──────── DATA FOR THIS TASK

[config.mk]
export PLATFORM = sky130hd
export DESIGN_NAME = text_to_unsigned_integer
export DESIGN_NICKNAME = d
export VERILOG_FILES = /design/src/hw/rtl/ttui_pkg.sv /design/src/hw/rtl/text_to_unsigned_integer.sv
export SDC_FILE = /design/constraint.sdc
export NUM_CORES = 2
export LEC_CHECK = 0
export BUFFER_PORTS_ARGS = -buffer_cell sky130_fd_sc_hd__buf_2
export CORE_UTILIZATION = 45
export CTS_CLUSTER_SIZE = 12
export DETAILED_ROUTE_END_ITERATION = 10
export HOLD_SLACK_MARGIN = 0.08
export PLACE_DENSITY = 0.64
export SLEW_MARGIN = 20
export SYNTH_ARGS = -nofsm -noshare
export SYNTH_HDL_FRONTEND = slang
export SYNTH_SLANG_ARGS = --single-unit
[constraint.sdc]
create_clock -name clock -period 12.7 [get_ports clock]
set_input_delay 0.635 -clock clock [delete_from_list [all_inputs] [get_ports clock]]
set_output_delay 0.635 -clock clock [all_outputs]
set_load 0.03 [all_outputs]
[src/hw/rtl/ttui_pkg.sv]
package ttui_pkg;

   localparam int CharW   = 8;
   localparam int RadixW  = 6;
   localparam int NumW    = 64;
   localparam int StopW   = 16;
   localparam int StatusW = 2;

   localparam logic [RadixW-1:0] RadixReset = 6'd10;
   localparam logic [RadixW-1:0] RadixMax   = 6'd36;
   localparam logic [RadixW-1:0] RadixOct   = 6'd8;
   localparam logic [RadixW-1:0] RadixDec   = 6'd10;
   localparam logic [RadixW-1:0] RadixHex   = 6'd16;
   localparam logic [RadixW-1:0] RadixBin   = 6'd2;
   localparam logic [RadixW-1:0] NoDigit    = 6'd63;

   localparam logic [CharW-1:0] ChNul    = 8'h00;
   localparam logic [CharW-1:0] ChSpace  = 8'h20;
   localparam logic [CharW-1:0] ChTab    = 8'h09;
   localparam logic [CharW-1:0] ChCr     = 8'h0d;
   localparam logic [CharW-1:0] ChMinus  = 8'h2d;
   localparam logic [CharW-1:0] ChPlus   = 8'h2b;
   localparam logic [CharW-1:0] ChZero   = 8'h30;
   localparam logic [CharW-1:0] ChNine   = 8'h39;
   localparam logic [CharW-1:0] ChUpperA = 8'h41;
   localparam logic [CharW-1:0] ChUpperZ = 8'h5a;
   localparam logic [CharW-1:0] ChLowerA = 8'h61;
   localparam logic [CharW-1:0] ChLowerZ = 8'h7a;
   localparam logic [CharW-1:0] ChUpperX = 8'h58;
   localparam logic [CharW-1:0] ChLowerX = 8'h78;
   localparam logic [CharW-1:0] ChUpperB = 8'h42;
   localparam logic [CharW-1:0] ChLowerB = 8'h62;

   typedef enum logic [StatusW-1:0] {
      StatOk       = 2'd0,
      StatNoDigits = 2'd1,
      StatOverflow = 2'd2,
      StatBadBase  = 2'd3
   } status_type;

   function automatic logic radix_bad(input logic [RadixW-1:0] r);
      return (r == 6'd1) || (r > RadixMax);
   endfunction

   // Digit value of a character; letters count from ten, anything else is NoDigit.
   function automatic logic [RadixW-1:0] digit_of(input logic [CharW-1:0] c);
      logic [CharW-1:0] d;
      begin
         d = ChNul;
         if (c >= ChZero && c <= ChNine) begin
            d = c - ChZero;
         end else if (c >= ChUpperA && c <= ChUpperZ) begin
            d = c - ChUpperA + 8'd10;
         end else if (c >= ChLowerA && c <= ChLowerZ) begin
            d = c - ChLowerA + 8'd10;
         end else begin
            d = CharW'(NoDigit);
         end
         return d[RadixW-1:0];
      end
   endfunction

endpackage

[src/hw/rtl/text_to_unsigned_integer.sv]
// Converts a byte stream into unsigned integers, one string per NUL-terminated
// run: leading whitespace, an optional sign, an optional 0x/0b prefix (or a
// leading 0 for octal when the radix register is 0), then digits in the chosen
// base into a 64-bit value that saturates to all ones on overflow. One byte is
// taken every clock cycle with no gaps between strings; the result word appears
// on the rsp side the cycle after the NUL is accepted, from an output register.
// The req side stalls only while a result word waits with rsp_tready low. The
// cycle path is one 64x6 multiply-add with its overflow compare. Write the radix
// only while no string is in progress.
module text_to_unsigned_integer #(
   parameter longint unsigned POSITION_LIMIT = 64'd65535
) (
   input  logic        clock,
   input  logic        reset,
   // configuration
   input  logic        csr_valid,
   output logic        csr_ready,
   input  logic [5:0]  csr_wdata,   // radix
   // characters
   input  logic        req_tvalid,
   output logic        req_tready,
   input  logic [7:0]  req_tdata,   // [7:0] char_byte
   // results
   output logic        rsp_tvalid,
   input  logic        rsp_tready,
   output logic [79:0] rsp_tdata,   // [63:0] number, [79:64] stop_index
   output logic [1:0]  rsp_tuser    // [1:0] status
);

   localparam int PosW = $clog2(POSITION_LIMIT + 64'd1);
   localparam int ExtW = (PosW > ttui_pkg::StopW) ? PosW : ttui_pkg::StopW;
   localparam int ProdW = ttui_pkg::NumW + ttui_pkg::RadixW;

   typedef enum logic [2:0] {
      PhWs, PhSign, PhZero, PhPrefix, PhDigits, PhDone
   } phase_type;

   phase_type                    phase_ff, phase_in;
   logic                         minus_ff, minus_in;
   logic [ttui_pkg::RadixW-1:0]  base_ff, base_in;
   logic [ttui_pkg::NumW-1:0]    acc_ff, acc_in;
   logic                         ovf_ff, ovf_in;
   logic [PosW-1:0]              pos_ff, pos_next;
   logic [PosW-1:0]              pend_ff, pend_in;
   logic [ttui_pkg::RadixW-1:0]  radix_ff;

   logic                         out_valid_ff;
   logic [ttui_pkg::NumW-1:0]    number_ff, number_in;
   logic [ttui_pkg::StopW-1:0]   stop_ff, stop_in;
   ttui_pkg::status_type         status_ff, status_in;

   logic                         accept;
   logic                         is_nul;
   logic                         is_ws;
   logic                         start;
   logic                         do_digit;
   logic [ttui_pkg::RadixW-1:0]  digit_base;
   logic [ttui_pkg::RadixW-1:0]  dval;
   logic [ProdW-1:0]             prod;
   logic [ExtW-1:0]              pend_ext;

   assign csr_ready  = 1'b1;
   assign req_tready = !out_valid_ff || rsp_tready;
   assign accept     = req_tvalid && req_tready;
   assign is_nul     = (req_tdata == ttui_pkg::ChNul);
   assign is_ws      = (req_tdata == ttui_pkg::ChSpace) ||
                       (req_tdata >= ttui_pkg::ChTab && req_tdata <= ttui_pkg::ChCr);
   assign dval       = ttui_pkg::digit_of(req_tdata);
   assign pos_next   = (pos_ff == PosW'(POSITION_LIMIT)) ? pos_ff : pos_ff + 1'b1;
   assign prod       = ProdW'(acc_ff) * ProdW'(digit_base) + ProdW'(dval);

   // Per-character parse step.
   always_comb begin
      phase_in   = phase_ff;
      minus_in   = minus_ff;
      base_in    = base_ff;
      acc_in     = acc_ff;
      ovf_in     = ovf_ff;
      pend_in    = pend_ff;
      start      = 1'b0;
      do_digit   = 1'b0;
      digit_base = base_ff;
      unique case (phase_ff)
         PhWs: begin
            if (is_ws) begin
               phase_in = phase_ff;
            end else if (req_tdata == ttui_pkg::ChMinus || req_tdata == ttui_pkg::ChPlus) begin
               minus_in = (req_tdata == ttui_pkg::ChMinus);
               phase_in = PhSign;
            end else begin
               start = 1'b1;
            end
         end
         PhSign: start = 1'b1;
         PhZero: begin
            if ((req_tdata == ttui_pkg::ChLowerX || req_tdata == ttui_pkg::ChUpperX) &&
                (base_ff == '0 || base_ff == ttui_pkg::RadixHex)) begin
               base_in  = ttui_pkg::RadixHex;
               phase_in = PhPrefix;
            end else if ((req_tdata == ttui_pkg::ChLowerB || req_tdata == ttui_pkg::ChUpperB) &&
                         (base_ff == '0 || base_ff == ttui_pkg::RadixBin)) begin
               base_in  = ttui_pkg::RadixBin;
               phase_in = PhPrefix;
            end else begin
               digit_base = (base_ff == '0) ? ttui_pkg::RadixOct : base_ff;
               base_in    = digit_base;
               do_digit   = 1'b1;
            end
         end
         PhPrefix, PhDigits: do_digit = 1'b1;
         default: phase_in = phase_ff;
      endcase

      if (start) begin
         if (ttui_pkg::radix_bad(radix_ff)) begin
            base_in  = radix_ff;
            phase_in = PhDone;
         end else if (req_tdata == ttui_pkg::ChZero) begin
            base_in  = radix_ff;
            acc_in   = '0;
            pend_in  = pos_next;
            phase_in = PhZero;
         end else begin
            digit_base = (radix_ff == '0) ? ttui_pkg::RadixDec : radix_ff;
            base_in    = digit_base;
            do_digit   = 1'b1;
         end
      end

      if (do_digit) begin
         if (digit_base < ttui_pkg::RadixBin || dval >= digit_base) begin
            phase_in = PhDone;
         end else begin
            // keep the old value once the product no longer fits
            if (prod[ProdW-1:ttui_pkg::NumW] != '0) begin
               ovf_in = 1'b1;
            end else begin
               acc_in = prod[ttui_pkg::NumW-1:0];
            end
            pend_in  = pos_next;
            phase_in = PhDigits;
         end
      end
   end

   // Result for a NUL arriving now.
   always_comb begin
      pend_ext  = ExtW'(pend_ff);
      number_in = '0;
      stop_in   = '0;
      if (phase_ff == PhWs || phase_ff == PhSign) begin
         status_in = ttui_pkg::radix_bad(radix_ff) ? ttui_pkg::StatBadBase
                                                   : ttui_pkg::StatNoDigits;
      end else if (ttui_pkg::radix_bad(base_ff) && phase_ff == PhDone) begin
         status_in = ttui_pkg::StatBadBase;
      end else if (pend_ff == '0) begin
         status_in = ttui_pkg::StatNoDigits;
      end else if (ovf_ff) begin
         status_in = ttui_pkg::StatOverflow;
         number_in = '1;
         stop_in   = pend_ext[ttui_pkg::StopW-1:0];
      end else begin
         status_in = ttui_pkg::StatOk;
         number_in = minus_ff ? (ttui_pkg::NumW'(0) - acc_ff) : acc_ff;
         stop_in   = pend_ext[ttui_pkg::StopW-1:0];
      end
   end

   always_ff @(posedge clock) begin
      if (reset) begin
         phase_ff     <= PhWs;
         minus_ff     <= 1'b0;
         base_ff      <= '0;
         acc_ff       <= '0;
         ovf_ff       <= 1'b0;
         pos_ff       <= '0;
         pend_ff      <= '0;
         radix_ff     <= ttui_pkg::RadixReset;
         out_valid_ff <= 1'b0;
      end else begin
         if (csr_valid && csr_ready) begin
            radix_ff <= csr_wdata;
         end
         if (accept && is_nul) begin
            out_valid_ff <= 1'b1;
         end else if (rsp_tvalid && rsp_tready) begin
            out_valid_ff <= 1'b0;
         end
         if (accept) begin
            if (is_nul) begin
               number_ff    <= number_in;
               stop_ff      <= stop_in;
               status_ff    <= status_in;
               // back to whitespace skipping for the next string
               phase_ff     <= PhWs;
               minus_ff     <= 1'b0;
               base_ff      <= '0;
               acc_ff       <= '0;
               ovf_ff       <= 1'b0;
               pos_ff       <= '0;
               pend_ff      <= '0;
            end else begin
               phase_ff <= phase_in;
               minus_ff <= minus_in;
               base_ff  <= base_in;
               acc_ff   <= acc_in;
               ovf_ff   <= ovf_in;
               pos_ff   <= pos_next;
               pend_ff  <= pend_in;
            end
         end
      end
   end

   assign rsp_tvalid = out_valid_ff;
   assign rsp_tdata  = {stop_ff, number_ff};
   assign rsp_tuser  = status_ff;

endmodule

────────────────

Could you retype exactly the lines above, starting at the line that contains "localparam logic [CharW-1:0] ChPlus" and ending at the line that contains "else is NoDigit.", and nothing more?

## RESULT OF THIS EXERCISE
   localparam logic [CharW-1:0] ChPlus   = 8'h2b;
   localparam logic [CharW-1:0] ChZero   = 8'h30;
   localparam logic [CharW-1:0] ChNine   = 8'h39;
   localparam logic [CharW-1:0] ChUpperA = 8'h41;
   localparam logic [CharW-1:0] ChUpperZ = 8'h5a;
   localparam logic [CharW-1:0] ChLowerA = 8'h61;
   localparam logic [CharW-1:0] ChLowerZ = 8'h7a;
   localparam logic [CharW-1:0] ChUpperX = 8'h58;
   localparam logic [CharW-1:0] ChLowerX = 8'h78;
   localparam logic [CharW-1:0] ChUpperB = 8'h42;
   localparam logic [CharW-1:0] ChLowerB = 8'h62;

   typedef enum logic [StatusW-1:0] {
      StatOk       = 2'd0,
      StatNoDigits = 2'd1,
      StatOverflow = 2'd2,
      StatBadBase  = 2'd3
   } status_type;

   function automatic logic radix_bad(input logic [RadixW-1:0] r);
      return (r == 6'd1) || (r > RadixMax);
   endfunction

   // Digit value of a character; letters count from ten, anything else is NoDigit.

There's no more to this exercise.